L’ultimo numero della rivista Nature contiene un interessante editoriale dal titolo “Epigenetics: the sins of the father“ dedicato all’eredità epigenetica. La possibilità che “esperienze” (nel senso lato del termine) potessero lasciare una traccia sul nostro DNA è stata considerata per molto tempo una assoluta eresia genetica, poiché si riteneva che a livello germinale/gametico, tutte le marcature epigenetiche venissero cancellate, come illustrato nella figura, ripresa dall’articolo di Nature.
Nel corso degli ultimi anni sempre più evidenze sperimentali sembrano suggerire un quadro diverso, per cui se al tempo della pubblicazione di “L’evoluzione in quattro dimensioni” di Eva Jablonka e Marion J. Lamb l’eredità epigenetica era una possibilità da indagare con attenzione, oggi non vi sono dubbi sul fatto che questo accada, ma in questa fase ci si interroga su quali meccanismi permettano questa forma di ereditarietà.
Il caso sperimentale che Virginia Hughes riporta su Nature questa settimana è relativo ai dati recentemente pubblicati da Brian Dias e Kerry Ressler sulla rivista Nature Neuroscience, secondo cui stimoli associati alla paura e subiti dai genitori (nello specifico dal padre) possono essere trasmessi alla progenie per via epigenetica, influenzandone il comportamento (Pikaia ne aveva già parlato qui).
Nello specifico, topi maschi che avevano associato l’odore dell’acetofenone ( una sostanza aromatica che ricorda l’aroma della mandorla) ad uno stimolo di paura, se incrociati con femmine non stimolate con tale sostanza, generavano una prole che rispondeva in modo più intenso all’acetofenone rispetto ai controlli.
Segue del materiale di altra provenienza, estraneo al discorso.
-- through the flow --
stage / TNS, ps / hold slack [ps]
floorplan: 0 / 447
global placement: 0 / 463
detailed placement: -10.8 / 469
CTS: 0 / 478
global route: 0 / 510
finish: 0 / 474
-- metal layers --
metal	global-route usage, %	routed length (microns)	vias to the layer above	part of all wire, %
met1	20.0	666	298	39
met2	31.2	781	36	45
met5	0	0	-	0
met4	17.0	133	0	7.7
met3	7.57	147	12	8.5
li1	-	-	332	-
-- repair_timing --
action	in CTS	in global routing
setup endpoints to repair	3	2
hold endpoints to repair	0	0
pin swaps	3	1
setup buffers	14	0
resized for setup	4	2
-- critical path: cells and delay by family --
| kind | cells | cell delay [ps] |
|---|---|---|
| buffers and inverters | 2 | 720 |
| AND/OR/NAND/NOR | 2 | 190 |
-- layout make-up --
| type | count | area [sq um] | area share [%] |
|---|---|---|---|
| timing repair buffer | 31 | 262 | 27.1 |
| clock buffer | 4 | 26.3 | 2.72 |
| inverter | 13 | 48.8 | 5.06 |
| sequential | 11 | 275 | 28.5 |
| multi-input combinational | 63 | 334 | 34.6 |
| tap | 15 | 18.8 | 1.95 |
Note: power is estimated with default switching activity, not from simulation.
**config.mk**
```make
export PLATFORM = sky130hd
export DESIGN_NAME = usb_seg_dma
export DESIGN_NICKNAME = d
export VERILOG_FILES = /design/src/rtl/usb_seg_pkg.sv /design/src/rtl/usb_seg_check.sv /design/src/rtl/usb_seg_dma.sv
export SDC_FILE = /design/constraint.sdc
export NUM_CORES = 1
export LEC_CHECK = 0
export BUFFER_PORTS_ARGS = -buffer_cell sky130_fd_sc_hd__buf_2
export CORE_MARGIN = 2
export CORE_UTILIZATION = 45
export DETAILED_ROUTE_END_ITERATION = 12
export HOLD_SLACK_MARGIN = 0.06
export PLACE_DENSITY = 0.7
export SLEW_MARGIN = 10
export SYNTH_ARGS = -nofsm -noshare
export SYNTH_HDL_FRONTEND = slang
export SYNTH_SLANG_ARGS = --single-unit
```
**constraint.sdc**
```tcl
create_clock -name clk -period 5.34 [get_ports clk]
set_input_delay 0.534 -clock clk [delete_from_list [all_inputs] [get_ports clk]]
set_output_delay 0.534 -clock clk [all_outputs]
set_load 0.005 [all_outputs]
```
--- src/rtl/speed_trap_gate.sv ---
// Two-sensor speed trap with E-pass barrier control.
// Define SPEED_TRAP_OVERSPEED_EN to flag overspeed and reject speeding vehicles.
module speed_trap_gate #(
    parameter int SYS_FREQ        = 50000000,
    parameter int WIDTH_MS        = 12,
    parameter int WIDTH_SPEED     = 14,
    parameter int DIST_MM         = 4000,
    parameter int SPEED_LIMIT     = 600,
    parameter int PASS_TIMEOUT_MS = 2000
) (
    input  logic                   clk,
    input  logic                   reset,
    input  logic                   sensor1,
    input  logic                   sensor2,
    input  logic                   sensor3,
    input  logic [1:0]             valid_Epass,
    input  logic                   enable,
    output logic [WIDTH_SPEED-1:0] speed,
    output logic                   speed_valid,
    output logic                   overspeed,
    output logic                   barrier,
    output logic                   busy,
    output logic                   error
);

    localparam int PRE      = SYS_FREQ / 1000;
    localparam int PW       = (PRE > 1) ? $clog2(PRE) : 1;
    localparam int DIVIDEND = DIST_MM * 36;
    localparam int QW       = $clog2(DIVIDEND + 1);
    localparam int SW       = $clog2(QW + 1);
    localparam int CW       = (QW > WIDTH_SPEED) ? QW : WIDTH_SPEED;

    localparam logic [WIDTH_MS-1:0]    MS_MAX   = '1;
    localparam logic [WIDTH_MS-1:0]    PASS_TO  = WIDTH_MS'(PASS_TIMEOUT_MS);
    localparam logic [WIDTH_SPEED-1:0] SPD_MAX  = '1;
    localparam logic [PW-1:0]          PRE_LAST = PW'(PRE - 1);
    localparam logic [QW-1:0]          DVD      = QW'(DIVIDEND);
    localparam logic [SW-1:0]          LAST_STEP = SW'(QW);

    typedef enum logic [2:0] {
        IDLE, TIMING, DIVIDE, WAIT_PASS, OPEN, REJECT
    } state_t;

    state_t state;

    logic [2:0] s_meta, s_sync, s_prev, warm;
    logic [2:0] s_rise, s_fall;

    logic [PW-1:0]          presc;
    logic [WIDTH_MS-1:0]    ms_count, ms_inc, divisor, rem;
    logic [WIDTH_MS:0]      rem_sh, rem_nx;
    logic [QW-1:0]          quo;
    logic [SW-1:0]          step;
    logic                   ms_tick, fits, sat;
    logic [WIDTH_SPEED-1:0] spd_res;
    logic                   ovs_block;

    // Edges are masked until the pipeline has refilled after reset, so a
    // sensor held high through reset does not look like a fresh arrival.
    always_ff @(posedge clk) begin
        if (reset) begin
            s_meta <= '0;
            s_sync <= '0;
            s_prev <= '0;
            warm   <= '0;
        end else begin
            s_meta <= {sensor3, sensor2, sensor1};
            s_sync <= s_meta;
            s_prev <= s_sync;
            warm   <= {warm[1:0], 1'b1};
        end
    end

    assign s_rise = s_sync & ~s_prev & {3{warm[2]}};
    assign s_fall = ~s_sync & s_prev & {3{warm[2]}};

    assign ms_tick = (presc == PRE_LAST);
    assign ms_inc  = (ms_count == MS_MAX) ? MS_MAX : ms_count + 1'b1;

    assign rem_sh  = {rem, quo[QW-1]};
    assign fits    = (rem_sh >= {1'b0, divisor});
    assign rem_nx  = fits ? rem_sh - {1'b0, divisor} : rem_sh;
    assign sat     = (divisor == '0) || (CW'(quo) > CW'(SPD_MAX));
    assign spd_res = sat ? SPD_MAX : WIDTH_SPEED'(quo);

    assign busy = (state != IDLE);

`ifdef SPEED_TRAP_OVERSPEED_EN
    logic ovs_q;
    assign overspeed = ovs_q;
    assign ovs_block = ovs_q;
`else
    assign overspeed = 1'b0;
    assign ovs_block = 1'b0;
`endif

    always_ff @(posedge clk) begin
        if (reset) begin
            state       <= IDLE;
            presc       <= '0;
            ms_count    <= '0;
            divisor     <= '0;
            rem         <= '0;
            quo         <= '0;
            step        <= '0;
            speed       <= '0;
            speed_valid <= 1'b0;
            barrier     <= 1'b0;
            error       <= 1'b0;
`ifdef SPEED_TRAP_OVERSPEED_EN
            ovs_q       <= 1'b0;
`endif
        end else begin
            speed_valid <= 1'b0;
            error       <= 1'b0;
            if (!enable) begin
                state   <= IDLE;
                barrier <= 1'b0;
            end else begin
                unique case (state)
                    IDLE: begin
                        barrier <= 1'b0;
                        if (s_rise[0]) begin
                            presc    <= '0;
                            ms_count <= '0;
                            // Both sensors in one cycle: zero interval, saturates.
                            if (s_rise[1]) begin
                                divisor <= '0;
                                quo     <= DVD;
                                rem     <= '0;
                                step    <= '0;
                                state   <= DIVIDE;
                            end else begin
                                state   <= TIMING;
                            end
                        end
                    end
                    TIMING: begin
                        if (s_rise[1]) begin
                            divisor <= ms_tick ? ms_inc : ms_count;
                            quo     <= DVD;
                            rem     <= '0;
                            step    <= '0;
                            state   <= DIVIDE;
                        end else if (ms_count == MS_MAX) begin
                            error   <= 1'b1;
                            state   <= IDLE;
                        end else begin
                            presc <= ms_tick ? '0 : presc + 1'b1;
                            if (ms_tick) ms_count <= ms_inc;
                        end
                    end
                    DIVIDE: begin
                        if (step == LAST_STEP) begin
                            speed       <= spd_res;
                            speed_valid <= 1'b1;
`ifdef SPEED_TRAP_OVERSPEED_EN
                            ovs_q       <= (int'(spd_res) > SPEED_LIMIT);
`endif
                            presc       <= '0;
                            ms_count    <= '0;
                            state       <= WAIT_PASS;
                        end else begin
                            rem  <= WIDTH_MS'(rem_nx);
                            quo  <= {quo[QW-2:0], fits};
                            step <= step + 1'b1;
                        end
                    end
                    WAIT_PASS: begin
                        if (valid_Epass == 2'b01) begin
                            if (ovs_block) begin
                                error <= 1'b1;
                                state <= REJECT;
                            end else begin
                                state <= OPEN;
                            end
                        end else if (valid_Epass[1]) begin
                            error <= 1'b1;
                            state <= REJECT;
                        end else if (ms_count == PASS_TO) begin
                            error <= 1'b1;
                            state <= REJECT;
                        end else begin
                            presc <= ms_tick ? '0 : presc + 1'b1;
                            if (ms_tick) ms_count <= ms_inc;
                        end
                    end
                    OPEN: begin
                        if (s_fall[2]) begin
                            barrier <= 1'b0;
                            state   <= IDLE;
                        end else begin
                            barrier <= 1'b1;
                        end
                    end
                    REJECT: begin
                        barrier <= 1'b0;
                        if (!s_sync[1]) state <= IDLE;
                    end
                    default: state <= IDLE;
                endcase
            end
        end
    end

endmodule

--- config.mk ---
export PLATFORM = sky130hd
export DESIGN_NAME = speed_trap_gate
export DESIGN_NICKNAME = d
export VERILOG_FILES = /design/src/rtl/speed_trap_gate.sv
export SDC_FILE = /design/constraint.sdc
export NUM_CORES = 1
export LEC_CHECK = 0
export BUFFER_PORTS_ARGS = -buffer_cell sky130_fd_sc_hd__buf_4
export CORE_UTILIZATION = 55
export CTS_CLUSTER_SIZE = 40
export DETAILED_ROUTE_END_ITERATION = 7
export GPL_TIMING_DRIVEN = 1
export PLACE_DENSITY_LB_ADDON = 0.1
export SLEW_MARGIN = 20
export SYNTH_ARGS = -nofsm -noshare
export SYNTH_HDL_FRONTEND = slang
export SYNTH_SLANG_ARGS = --single-unit
--- constraint.sdc ---
create_clock -name clk -period 4.4 [get_ports clk]
set_input_delay 0.88 -clock clk [delete_from_list [all_inputs] [get_ports clk]]
set_output_delay 0.88 -clock clk [all_outputs]
set_load 0.02 [all_outputs]
Word-level counts from Yosys, hierarchy flattened
Index checks and enable logic that the tools add are counted.
{"block": "op_classes", "n_addsub": 4, "mul": 0, "div": 0, "n_lt_le_gt_ge": 2, "n_eq_ne": 24, "n_shift": 0, "n_mux": 58, "bitwise_logic": 8, "reduce_logical": 16}
{"operator": "two-way mux 12 bit", "count": 16}
{"operator": "two-way mux 16 bit", "count": 8}
{"operator": "case mux 16 bit (4 select lines)", "count": 1}
{"operator": "two-way mux 18 bit", "count": 3}
{"operator": "case mux 18 bit (3 select lines)", "count": 1}
{"operator": "case mux 12 bit (4 select lines)", "count": 1}
{"operator": "case mux 12 bit (3 select lines)", "count": 1}
{"operator": "two-way mux 3 bit", "count": 9}
{"operator": "!= test 2 bit (second input constant)", "count": 12}
{"operator": "case mux 12 bit (2 select lines)", "count": 1}
{"operator": "greater-than comparator 18 x 14 -> 1 bit (second input constant)", "count": 1}
{"operator": "case mux 3 bit (6 select lines)", "count": 1}
{"operator": "adder 16 x 1 -> 16 bit (second input constant)", "count": 1}
{"operator": "== test 16 bit (second input constant)", "count": 1}
{"operator": "two-way mux 5 bit", "count": 3}
{"operator": "case mux 5 bit (3 select lines)", "count": 1}
{"operator": "two-way mux 14 bit", "count": 1}
{"operator": "greater-or-equal comparator 13 x 12 -> 1 bit", "count": 1}
{"operator": "adder 12 x 1 -> 12 bit (second input constant)", "count": 1}
{"operator": "== test 12 x 11 -> 1 bit (second input constant)", "count": 1}
{"operator": "== test 12 bit (second input constant)", "count": 1}
{"operator": "logical NOT 12 bit", "count": 1}
{"operator": "subtractor 12 bit", "count": 1}
{"operator": "AND reduction 9 bit", "count": 1}
{"operator": "27 further kinds", "count": 43}
{"block": "totals", "reg_bits": 107, "latch_bits": 0, "ramBits": 0, "mem_bits_ro": 0, "inputBits": 8, "out_inout_bits": 19, "mem_count": 0}

Depth between registers and ports, before layout
Gate-level depths: netlist of the first run.
{"block": "depth", "depth_word": 7, "ltp_mapped": 10}

Worst setup path before layout of the first run
OpenSTA, ideal clock, no wires.
{"block": "synth_timing", "path_kind": "register to register", "start": "reg divisor[10]", "end": "reg rem[3]", "setup_time_ps": 122, "arrival_time_ps": 2237, "slack_ps": 2041, "path_stages_with_launch": 9, "synth_period_minus_slack_ps": 2359, "path_cell_list": "dfxtp_1 -> inv_1 -> ha_1 -> a21o_1 -> a211o_1 -> a31o_2 -> a211o_1 -> buf_1 -> a221o_1"}
{"block": "synth_via", "elab_chain_cells": 4}
{"element": "start, declared", "line": "50", "text": "logic [WIDTH_MS-1:0] ms_count, ms_inc, divisor, rem;"}
{"element": "start signal, assigned", "line": "140", "text": "divisor <= ms_tick ? ms_inc : ms_count;"}
{"element": "greater-or-equal comparator 13 x 12 -> 1 bit", "line": "81", "text": "assign fits = (rem_sh >= {1'b0, divisor});"}
{"element": "two-way mux 12 bit", "line": "82", "text": "assign rem_nx = fits ? rem_sh - {1'b0, divisor} : rem_sh;"}
{"element": "two-way mux 12 bit", "line": "154", "text": "if (step == LAST_STEP) begin"}
{"element": "case mux 12 bit (3 select lines)", "line": "120", "text": "unique case (state)"}
{"element": "end signal, assigned", "line": "164", "text": "rem <= WIDTH_MS'(rem_nx);"}
{"element": "end, declared", "line": "50"}
Every way passes these cells. The select of a mux whose other input is x is not followed.
A chain may end at the register's enable or synchronous reset.

Final worst setup path of the first run
{"block": "layout_timing", "start": "reg state[0]", "end": "reg presc[14]"}
{"block": "layout_via", "elab_chain_cells": 3, "word_cells_on_any_way": 14, "classes_between": "10 x eq/ne; 1 x mux; 3 x reduce/logical"}
{"element": "start, declared", "line": "44", "text": "state_t state;"}
{"element": "start signal, assigned", "line": "99", "text": "state <= IDLE;"}
{"element": "start signal, assigned", "line": "117", "text": "state <= IDLE;"}
{"element": "start signal, assigned", "line": "132", "text": "state <= DIVIDE;"}
{"element": "== test 3 x 2 -> 1 bit (tied with other cells)", "line": "120"}
{"element": "nonzero test 4 bit (no source line) or != test 2 bit (tied branches)"}
{"element": "AND reduction 9 bit (no source line)"}
{"element": "end signal, assigned", "line": "149", "text": "presc <= ms_tick ? '0 : presc + 1'b1;"}
{"element": "end signal, assigned", "line": "184", "text": "presc <= ms_tick ? '0 : presc + 1'b1;"}
{"element": "end, declared", "line": "49", "text": "logic [PW-1:0] presc;"}
Parallel ways exist; a longest one is shown, timed or not.

==> key figures, run 1 <==
Run status
  – Run status: finished, final reports clean

Yosys
  – Post-synthesis register bit count: between 100 and 150
  – Ys async rst share: 0%
  – Synth warnings: 0
  – Mapped Cells: between 600 and 700
  – Cell variety after synth: 67
  – Sequential cell area fraction in the yosys report: 40.5%
  – Post-synth EDFFs: 0
  – Syn Area/Cell: 8.53 sq um
  – Syn_nets: roughly 650
  – Main synth FF type: dfxtp_1
  – Synthesized area: roughly 5300 sq um

CTS
  – Clock Tree Buf Depth: 2
  – CTS buffer count: 9
  – CTS tree: built
  – Post-CTS Resized: 0
  – CTS root buffer: clkbuf_8
  – Clock Pin Slew Worst Setup and Hold Paths: around 0.10 ns
  – CTS Sinks: 107
  – H-tree depth: 3
  – Post-CTS setup buffers: 0
  – Latest clock arrival within the worst-skew pair: 0.38 ns
  – CTS Hold Bufs: 0

Cells and area
  – Antenna Cells: 0
  – Post-layout util: 61.8%
  – Most common cell after layout, fill and taps aside: dfxtp_1
  – Share of cells above drive strength 1: 10.8%
  – Layout area overhead: 8.52%
  – Final net count: 652
  – Most frequent cells in the layout: dfxtp_1, nor2_1, nand2_1

Timing
  – Final hold slack: approximately 0.45 ns
  – Slew @ Worst Pin: about 1.1 ns
  – Crit share post-route: 62.1%
  – Fin Setup TNS: 0 ns
  – Fmax: 366 MHz
  – Final min period: 2.73 ns
  – Setup violations, final: 0
  – Max-Slew Margin vs Limit: 29.6%
  – Clk_skew: 0.00923 ns
  – PnR worst setup slack: between 1.5 and 2 ns
  – RSZ-0062 raised after global routing: false
  – Fin. max-slew vios: 0
  – Hold Violations, Final: 0

Global route
  – Global-route wire length before repair: about 20000 um
  – Largest net degree at the start of global routing: 65
  – Vias in the first global route: 4258
  – GRT Overall Usage: 24.9%
  – Overflow after GRT: 0
  – Antenna violations before repair: 0

Floorplan
  – Die Area: 10000 sq um
  – Core area: between 9000 and 10000 sq um
  – Die Wd: 100 um
  – Std-Cell Rows: 35
  – Num ports: 27
  – Die Span Y: 100 um
  – Initial Utilization: 57.0%

Pwr
  – PwrDens: 296 nW/um^2
  – Overall Power: approximately 1.7 mW
  – Worst IR Drop VDD: 0.245 mV
  – LEAKAGE: 2.03 nW

Placement
  – Buffers on Ports: 25
  – GP Congestion: ~0.9
  – Pre-CTS setup slack: 1.68 ns
  – Placed wire-length estimate: approximately 8300 um

Critical path
  – Start point of the critical path: state[0]$_SDFFE_PP0P_
  – Setup CP Type: register to register
  – R2r startpoint: state[0]$_SDFFE_PP0P_
  – Worst setup SP type: register
  – CP endpoint kind: register
  – Critical Path AT: 3.04 ns
  – CP max FO: 15
  – Worst endpoint required time: 4.70 ns

Route
  – Detailed-route DRC error count: 0
  – Pre-antenna DRT Iters: 5
  – Via count: 4647
  – Detail Route Antenna Nets: 0
  – Routed vias/inst: 6.11
  – Routed wire length: 12000 um
  – First-iteration detailed-routing DRC count: between 200 and 300
  – DR WL/cell: 15.8 um

Run
  – Max cap viols: 0

Min path
  – Min-delay src: s_meta[0]$_SDFF_PP0_
  – Worst Hold Class: register to register
[final timing paths]
path                            end  slack, ns  cells past startpoint
min            s_sync[0]$_SDFF_PP0_       0.45                      1
max          presc[14]$_SDFFE_PP0P_       1.67                      4
max reg2reg  presc[14]$_SDFFE_PP0P_       1.67                      4
min reg2reg    s_sync[0]$_SDFF_PP0_       0.45                      1
[cell usage after synthesis (all sizes together), types with 2 or more instances]
cell type	number	area [sq um]
or3	7	43.8
or4	6	45.0
inv	20	75.1
xor2	7	61.3
clkbuf	21	78.8
and2	3	18.8
mux2i	10	100
nor4	8	50.1
and3b	2	17.5
or2	2	12.5
o31ai	3	22.5
and3	7	48.8
ha	17	213
nor2b	18	113
nand3	31	160
buf	12	78.8
o22ai	7	43.8
a31oi	4	25.0
a211o	4	35.0
nor3	24	120
a21o	2	15.0
nand4	9	56.3
o311ai	2	35.0
a21boi	2	26.3
nand4b	6	52.6
o211ai	4	30.0
o21a	4	30.0
nand3b	4	30.0
a211oi	8	65.1
nand2b	5	31.3
o2bb2a	2	20.0
nor2	60	225
nand2	46	173
o21ai	41	209
a22oi	15	113
xnor2	4	35.0
a22o	2	17.5
and4b	2	20.0
o2111ai	2	17.5
and4	6	52.6
a21oi	45	225
dfxtp	107	2140
o221a	14	158
[state kept, by name (all words and copies together), names as in the netlist]
name and cells:
ms_count 12, rem 12, barrier 1, speed_valid 1, step 5, error 1
divisor 12, s_prev 3, speed 14, presc 16, warm 3, state 3
s_sync 3, s_meta 3, quo 18
[area by class of cell]
| class | instances | area (sq um) |
|---|---|---|
| clock buffers | 10 | 138 |
| clock inverters | 6 | 95.1 |
| fillers | 835 | 3540 |
| inverters | 20 | 75.1 |
| multi-input cells | 460 | 2910 |
| flip-flops and latches | 107 | 2140 |
| well taps | 129 | 161 |
| repair buffers | 28 | 214 |
[critical path: stages (launching register included)]
cell and delay (ns):
dfxtp_1 0.50, nor2b_1 0.88, nand2_1 0.53, or4_1 0.60, a21oi_1 0.15
[metal layers]
metal | vias to the layer above | part of all wire [%] | GRT usage [%] | wire length, um
met5 | - | 0 | 0 | 0
met4 | 0 | 2.1 | 9.14 | 251
met3 | 27 | 4.2 | 4.94 | 501
met2 | 124 | 46 | 40.2 | 5530
met1 | 2198 | 48 | 33.0 | 5730
li1 | 2298 | - | - | -
[logic make-up after synthesis]
kind of cell / synth area share, %
mux: 1.89
other cells: 0.0709
fa+ha+maj: 4.40
simple gates: 24.8
buf+inv: 4.40
flops: 40.5
compound gates: 22.1
xor+xnor: 1.82
[power breakdown]
group | switching [mW] | internal (mW) | total (mW) | leakage (nW)
Sequential | 0.00157 | 0.972 | 0.974 | 0.864
Combinational | 0.0259 | 0.0104 | 0.0363 | 1.04
Clock | 0.346 | 0.342 | 0.689 | 0.117
[metrics by stage]
stage	cells	instance area, sq um
2_1_floorplan	620	5290
3_3_place_gp	743	5500
3_5_place_dp	743	5500
4_1_cts	759	5730
5_1_grt	760	5740
6_report	760	5740
(Power assumes the default switching activity.)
Questo risultato deriverebbe dall’incremento dell’attivazione del gene Olfr151 (che codifica per il recettore specifico che lega l’acetofenone) a seguito di una sua ipometilazione. Questa variazione metilativa, alla base della risposta nel padre, verrebbe trasmessa come tale nella prole.
L’esempio illustrato su Nature è solo uno dei tanti pubblicati, tra cui anche casi di eredità epigenetica associati all’insorgenza di malattie come il diabete (come mostra la pubblicazione di Wei et al 2014) e l’obesità (si veda l’articolo di Skinner su BMC Medicine) e come ben riassunto nella review di Sobry pubblicata sulla rivista Bioessays all’inizio di quest’anno.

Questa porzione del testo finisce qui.